To present a case of atraumatic bilateral subdural hematomas and pontine ischemic stroke from spontaneous intracranial hypotension.

Background:
Spontaneous intracranial hypotension (SIH) is an underrecognized clinical entity. It most commonly occurs as a consequence of spinal CSF leaks or CSF-venous fistulas. While subdural hematomas are uncommon complications of this condition, brainstem infarctions are even more rare. We present one such case of atraumatic bilateral subdural hematomas and acute pontine infarction ultimately linked to SIH.
Design/Methods:
N/A
Results:
A 60-year-old previously healthy male working as a commercial airline pilot presented to the emergency department with a one month history of positional headaches and a one day history of progressive lethargy.
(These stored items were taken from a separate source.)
===== src/rtl/traceback_unit.sv =====
`default_nettype none
// traceback_unit -- Viterbi survivor-path traceback; decoded bits buffered and delivered oldest stage first.
// Revision 1.0
module traceback_unit #(
  parameter int NUM_STATE = 4,
  parameter int TB_DEPTH  = 8
) (
  input  logic                          clk,
  input  logic                          rst,
  input  logic                          en,
  input  logic                          i_en_t,
  input  logic [$clog2(NUM_STATE)-1:0]  i_best_state,
  input  logic [$clog2(TB_DEPTH+1)-1:0] i_td_len,
  output logic                          o_td_rd,
  output logic [$clog2(TB_DEPTH)-1:0]   o_td_addr,
  input  logic [NUM_STATE-1:0]          i_td_data,
  output logic                          o_data,
  output logic                          o_valid,
  input  logic                          i_ready,
  output logic                          o_busy,
  output logic                          o_done
);

  localparam int M  = $clog2(NUM_STATE);
  localparam int AW = $clog2(TB_DEPTH);
  localparam int LW = $clog2(TB_DEPTH + 1);

  localparam logic [2:0] ST_IDLE = 3'd0;
  localparam logic [2:0] ST_ADDR = 3'd1;
  localparam logic [2:0] ST_CALC = 3'd2;
  localparam logic [2:0] ST_OUT  = 3'd3;
  localparam logic [2:0] ST_DONE = 3'd4;

  logic [2:0]          state_q, state_d;
  logic [M-1:0]        s_q, s_d;
  logic [AW-1:0]       t_q, t_d;
  logic [AW-1:0]       k_q, k_d;
  logic [LW-1:0]       len_q, len_d;
  logic [TB_DEPTH-1:0] dec_buf_q;

  logic [LW-1:0]       w_len_sat;
  logic                w_dec_bit;
  logic [M-1:0]        w_pred;
  logic                w_last_k;

  always_comb begin
    w_len_sat = (i_td_len > LW'(TB_DEPTH)) ? LW'(TB_DEPTH) : i_td_len;
    w_dec_bit = i_td_data[s_q];
    // Predecessor: shift the decision bit in as the new LSB, dropping the old MSB.
    w_pred    = M'({s_q, w_dec_bit});
    w_last_k  = (k_q == AW'(len_q - LW'(1)));
  end

  always_comb begin
    state_d = state_q;
    s_d     = s_q;
    t_d     = t_q;
    k_d     = k_q;
    len_d   = len_q;
    if (en) begin
      case (state_q)
        ST_IDLE: begin
          if (i_en_t) begin
            s_d   = i_best_state;
            len_d = w_len_sat;
            k_d   = '0;
            if (w_len_sat != '0) begin
              t_d     = AW'(w_len_sat - LW'(1));
              state_d = ST_ADDR;
            end else begin
              t_d     = '0;
              state_d = ST_DONE;
            end
          end
        end
        ST_ADDR: state_d = ST_CALC;
        ST_CALC: begin
          s_d = w_pred;
          if (t_q == '0) begin
            k_d     = '0;
            state_d = ST_OUT;
          end else begin
            t_d     = t_q - AW'(1);
            state_d = ST_ADDR;
          end
        end
        ST_OUT: begin
          if (i_ready) begin
            if (w_last_k) state_d = ST_DONE;
            else          k_d     = k_q + AW'(1);
          end
        end
        ST_DONE: begin
          if (!i_en_t) state_d = ST_IDLE;
        end
        default: state_d = ST_IDLE;
      endcase
    end
  end

  always_ff @(posedge clk or posedge rst) begin
    if (rst) begin
      state_q <= ST_IDLE;
      s_q     <= '0;
      t_q     <= '0;
      k_q     <= '0;
      len_q   <= '0;
    end else begin
      state_q <= state_d;
      s_q     <= s_d;
      t_q     <= t_d;
      k_q     <= k_d;
      len_q   <= len_d;
    end
  end

  // Decoded-bit buffer carries no reset; OUT only reads entries written by the current block.
  always_ff @(posedge clk) begin
    if (en && (state_q == ST_CALC)) dec_buf_q[t_q] <= s_q[M-1];
  end

  assign o_td_rd   = en && (state_q == ST_ADDR);
  assign o_td_addr = t_q;
  assign o_valid   = (state_q == ST_OUT);
  assign o_data    = o_valid && dec_buf_q[k_q];
  assign o_busy    = (state_q != ST_IDLE) && (state_q != ST_DONE);
  assign o_done    = (state_q == ST_DONE);

`ifndef SYNTHESIS
  a_rd_valid_excl: assert property (@(posedge clk) disable iff (rst) !(o_td_rd && o_valid));
`endif

endmodule
`default_nettype wire


===== config.mk =====
export PLATFORM = sky130hd
export DESIGN_NAME = traceback_unit
export DESIGN_NICKNAME = d
export VERILOG_FILES = /design/src/rtl/traceback_unit.sv
export SDC_FILE = /design/constraint.sdc
export NUM_CORES = 1
export LEC_CHECK = 0
export BUFFER_PORTS_ARGS = -buffer_cell sky130_fd_sc_hd__buf_4
export CAP_MARGIN = 20
export CORE_ASPECT_RATIO = 1.2
export CORE_MARGIN = 4
export CORE_UTILIZATION = 30
export CTS_BUF_LIST = sky130_fd_sc_hd__clkbuf_4 sky130_fd_sc_hd__clkbuf_8 sky130_fd_sc_hd__clkbuf_16
export DETAILED_ROUTE_END_ITERATION = 8
export PLACE_DENSITY = 0.46
export SYNTH_ARGS = -nofsm -noshare
export SYNTH_HDL_FRONTEND = slang
export SYNTH_SLANG_ARGS = --single-unit

===== constraint.sdc =====
create_clock -name clk -period 1.9 [get_ports clk]
set_input_delay 0.095 -clock clk [delete_from_list [all_inputs] [get_ports clk]]
set_output_delay 0.095 -clock clk [all_outputs]
set_load 0.005 [all_outputs]

==> reports/qor.yml, run 1 <==
flow_run:
  cap_violations: 0
synth:
  synth_common_cells: "dfrtp_1, nor2_1, nand2_1"
  synth_flop_cell: "dfrtp_1"
  synth_top_area_frac: 0.257
  synth_area_leader_cell: "dfrtp_1"
  ys_warn_count: 0
  syn_area_per_cell_um2: 10.2
  synth_cell_types: 48
  yosysSeqAreaShare: 0.434
  ys_seq_elements: 22
  synth_area_leaders: "dfrtp_1, edfxtp_1, mux4_2, nor2_1, ha_1"
  synth_nets: 152
  ys_async_sr_fraction: 0.636
  synth_edf_count: 8
  netlist_area_um2: 1360
  netlist_instances: 133
critical_path:
  r2r_slack_ps: 200
  worstPathRequired_ps: 1800
  reg2reg_from: "len_q[0]"
  reg2reg_depth: 6
  cp-start-kind: "register"
  crit_fanout: 5
  end_kind: "primary output"
  worstReg2RegEnd: "k_q[2]"
  cp.arrival_ps: 1620
  crit_type: "reg -> out"
timing:
  timing.hold.ws_ps: 67.1
  slew_headroom: 0.604
  setup_viol: 0
  tightest_slew_ps: 594
  fmax_ghz: 0.584
  period_minus_slack_ps: 1710
  fin_crit_sh: 0.902
  fin_skew_ps: 4.35
  slew_viol_final: 0
  fin_ws_ps: 187
  rsz0062_at_grt: "false"
  fin_setup_tns_ps: 0
  hold_viol_final: 0
finish:
  layoutNonFillerInstCount: 220
  finalNetCount: 184
  drive_gt1_frac: 0.293
  antenna_cells: 0
  syn_to_final_growth_pct: 25.9
  final_core_util: 0.396
  nFillCells: 438
floorplanning:
  fp-row-count: 26
  io_pins: 23
  start_util: 0.315
  die_w_um: 69.5
  core_um2: 4330
  die_h_um: 81.8
  die-area_um2: 5680
grt:
  grt_pass1_vias: 1122
  antenna_found_initial: 0
  grt_max_degree: 15
  grt_pass1_wl_um: 5460
  grtUsageTotal: 0.121
  grt_overflow_total: 0
routing:
  drc_errors: 0
  drt_iter0_drc: 28
  antenna_left: 0
  via_count: 1080
  avgViaCountPerCell: 4.91
  drt_first_pass_iters: 4
  wl_per_cell_um: 14.4
  drt_wl_total_um: 3160
run_status:
  outcome: "finished clean"
placement:
  post-place-ws_ps: 169
  dp.cells: 215
  io_buffers: 22
  gp_congestion: 0.753
  dp_hpwl_um: 2550
min_path:
  worstHoldStart: "i_best_state[1]"
  whs_endpoint: "s_q[1]"
  min_path_type: "in -> reg"
  hold_depth: 3
cts:
  path_clk_slew_ps: 80
  clockBufferDepth: 2
  clkSinkCount: 22
  root_buffer: "clkbuf_8"
  cts_resized: 0
  cts_max_level: 1
  cts_tree: "yes"
  cts_buffers: 3
  clk_latency_ps: 260
power_and_ir_drop:
  power_density_nw_per_um2: 1390
  vdd_ir_drop_max_uv: 502
  p_leak_nw: 0.689
-- cell families (layout without fill, tap and decap cells) --
group / after synthesis / after routing / share of synthesized area
and+or+nand+nor: 60 / 60 / 0.251
DFF: 22 / 22 / 0.434
AOI/OAI and AO/OA: 24 / 24 / 0.124
adders and majority gates: 4 / 4 / 0.0368
buffers and inverters: 13 / 44 / 0.0432
xor gates and xnor gates: 4 / 4 / 0.0377
muxes: 6 / 6 / 0.0735
-- per-stage QoR --
step	instance area (um2)	power [mW]
floorplan	1360	1.56
global placement	1630	1.96
detailed placement	1630	1.97
CTS	1710	2.41
global route	1710	2.57
finish	1710	2.38
-- registers in the layout (all words and copies together), names as in the netlist --
signal	count
s_q	2
len_q	3
k_q	3
dec_buf_q	8
o_td_addr	3
state_q	3
-- critical path: stages, from the launching register on --
cell and delay (ps):
dfrtp_1 490, mux4_2 530, mux2i_1 150, nor2_1 60, buf_4 140
-- per-layer routing --
layer / vias to the layer above / routed length, um / GRT usage
li1: 552 / - / -
met1: 507 / 1450 / 0.148
met2: 19 / 1590 / 0.226
met3: 2 / 95 / 0.0159
met4: 0 / 22 / 0.0293
met5: - / 0 / 0
-- layout make-up --
class                      count  area (um2)  area share
timing repair buffer          31         235       0.137
clock inverter                 1        30.0      0.0175
tap                           56        70.1      0.0409
inverter                       9        35.0      0.0204
multi-input combinational     98         712       0.415
clock buffer                   3        41.3      0.0241
sequential                    22         591       0.345
-- repair_timing --
action,CTS,global route
setup buffers,0,0
setup endpoints to repair,0,0
endpoints found under the hold margin,14,0
hold buffers,1,0
-- placed cells by master, fill, tap and decap left out, types with 3 or more instances in the layout --
| cell | instances |
|---|---|
| buf_4 | 30 |
| nor2_1 | 14 |
| dfrtp_1 | 14 |
| nand2_1 | 10 |
| edfxtp_1 | 8 |
| nor3_1 | 7 |
| nand3_1 | 5 |
| nand2b_1 | 5 |
| inv_1 | 5 |
| a21oi_1 | 4 |
| ha_1 | 4 |
| nor2b_1 | 3 |
| o21ai_1 | 3 |
| inv_2 | 3 |
| nor3b_1 | 3 |
| mux4_2 | 3 |
| clkbuf_8 | 3 |
-- power by group --
group	switching, mW	internal, mW
Clock	0.154	0.281
Sequential	0.191	0.641
Combinational	0.530	0.583
Total	0.875	1.50
-- how the worst max path moves through the flow --
stage                       startpoint  cells after the start           end
after floorplan           o_td_addr[0]                      5  o_td_addr[1]
after global placement      state_q[2]                      4  o_td_addr[1]
after detailed placement      len_q[0]                      6        k_q[0]
after CTS                       k_q[0]                      4        o_data
after global routing        state_q[2]                      5    state_q[0]
final                           k_q[0]                      4        o_data
(Power assumes the default switching activity.)
==> run 2, diff against run 1 <==
- RECOVER_POWER: default -> 50
==> run 2 against run 1 <==
  * Global-route usage stayed put
  * Routed wire length hardly changed
  * Count of clock-buffer cells in the layout stayed put
  * Clock power hardly changed
==> reports/qor.yml, run 2 (synthesis gave the netlist of run 1 again) <==
floorplanning:
  die_w_um: 69.5
  die_h_um: 81.8
  io_pins: 23
  fp-row-count: 26
  core_um2: 4330
  start_util: 0.315
  die-area_um2: 5680
routing:
  antenna_left: 0
  drt_wl_total_um: 3160
  avgViaCountPerCell: 4.92
  drc_errors: 0
  drt_first_pass_iters: 4
  wl_per_cell_um: 14.4
  via_count: 1082
  drt_iter0_drc: 28
finish:
  final_cell_mix: "buf_4, nor2_1, dfrtp_1"
  largest_register_ffs: 8
  largest_register: "dec_buf_q"
  finalNetCount: 184
  antenna_cells: 0
  drive_gt1_frac: 0.280
  syn_to_final_growth_pct: 25.4
  final_common_cell: "buf_4"
critical_path:
  crit_fanout: 5
  worstPathRequired_ps: 1800
  reg2reg_depth: 6
  reg2reg_from: "len_q[0]"
  crit_type: "reg -> out"
  cp-start-kind: "register"
  r2r_slack_ps: 200
  end_kind: "primary output"
  worstReg2RegEnd: "k_q[2]"
  cp.arrival_ps: 1620
timing:
  setup_viol: 0
  slew_headroom: 0.604
  fin_setup_tns_ps: 0
  slew_viol_final: 0
  fin_ws_ps: 187
  fin_crit_sh: 0.902
  period_minus_slack_ps: 1710
  rsz0062_at_grt: "false"
  hold_viol_final: 0
  tightest_slew_ps: 594
  fmax_ghz: 0.584
  fin_skew_ps: 4.34
cts:
  clockBufferDepth: 2
  cts_max_level: 1
  cts_buffers: 3
  clkSinkCount: 22
  clk_latency_ps: 260
  root_buffer: "clkbuf_8"
  cts_resized: 0
  cts_tree: "yes"
  path_clk_slew_ps: 80
power_and_ir_drop:
  power_density_nw_per_um2: 1380
  vdd_ir_drop_max_uv: 501
  p_leak_nw: 0.681
min_path:
  hold_depth: 3
  min_path_type: "in -> reg"
  worstHoldStart: "i_best_state[1]"
  whs_endpoint: "s_q[1]"
flow_run:
  cap_violations: 0
placement:
  post-place-ws_ps: 169
  gp_congestion: 0.753
  io_buffers: 22
  dp_hpwl_um: 2550
grt:
  grt_max_degree: 15
  antenna_found_initial: 0
  grt_overflow_total: 0
  grt_pass1_wl_um: 5460
  grtUsageTotal: 0.121
  grt_pass1_vias: 1122
run_status:
  outcome: "finished clean"
## run 2: changes by cell type in the layout (fill, tap and decap cells not counted), sizes merged
cell	delta
buf	-4
clkbuf	+4
## run 2: timing repair
item | in CTS | in global routing
hold buffers | 1 | 0
hold endpoints to repair | 14 | 0
setup endpoints to repair | 0 | 0
setup buffers | 0 | 0
## run 2: worst max-delay path: stages (launching register included)
cell and delay [ps]:
dfrtp_1 490, mux4_2 530, mux2i_1 150, nor2_1 60
buf_4 140
## run 2: metrics by stage
step	utilization	std cells	hold WS (ps)	instance area, um2	power [mW]
floorplan	-	133	-15.8	1360	1.56
global placement	0.377	215	226	1630	1.96
detailed placement	0.377	215	209	1630	1.97
CTS	0.396	220	72.9	1710	2.41
global route	0.394	220	60.2	1710	2.55
finish	0.394	220	67.2	1710	2.36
Head CT revealed bilateral acute-on-chronic subdural hematomas with significant mass effect. He underwent bilateral craniotomies for evacuation and bilateral middle meningeal artery embolizations on hospital day 1. His neurological status improved initially but on postoperative day 2, he developed new horizontal diplopia and mental status fluctuations. Continuous EEG showed no seizure activity. MRI brain WWO demonstrated a new pontine infarction and diffuse brain sagging consistent with intracranial hypotension. Subsequent total spine MRI WWO revealed focal enhancement at C2 concerning for CSF-venous fistula. He underwent CT myelography which failed to demonstrate a CSF leak or CSF-venous fistula. This was followed by digital subtraction myelography in the right and left lateral decubitus positions which showed no evidence of a CSF-venous fistula. The patient was managed conservatively and eventually discharged home with outpatient therapies.
Conclusions:
This case highlights an exceptionally rare presentation of atraumatic bilateral subdural hematomas and acute pontine ischemic stroke secondary to SIH. Given the limited literature describing this constellation, clinicians should maintain a high index of suspicion for SIH in patients with atraumatic bilateral subdural hematomas, particularly when postoperative recovery is atypical. Early recognition and targeted diagnostic evaluation are essential to prevent morbidity.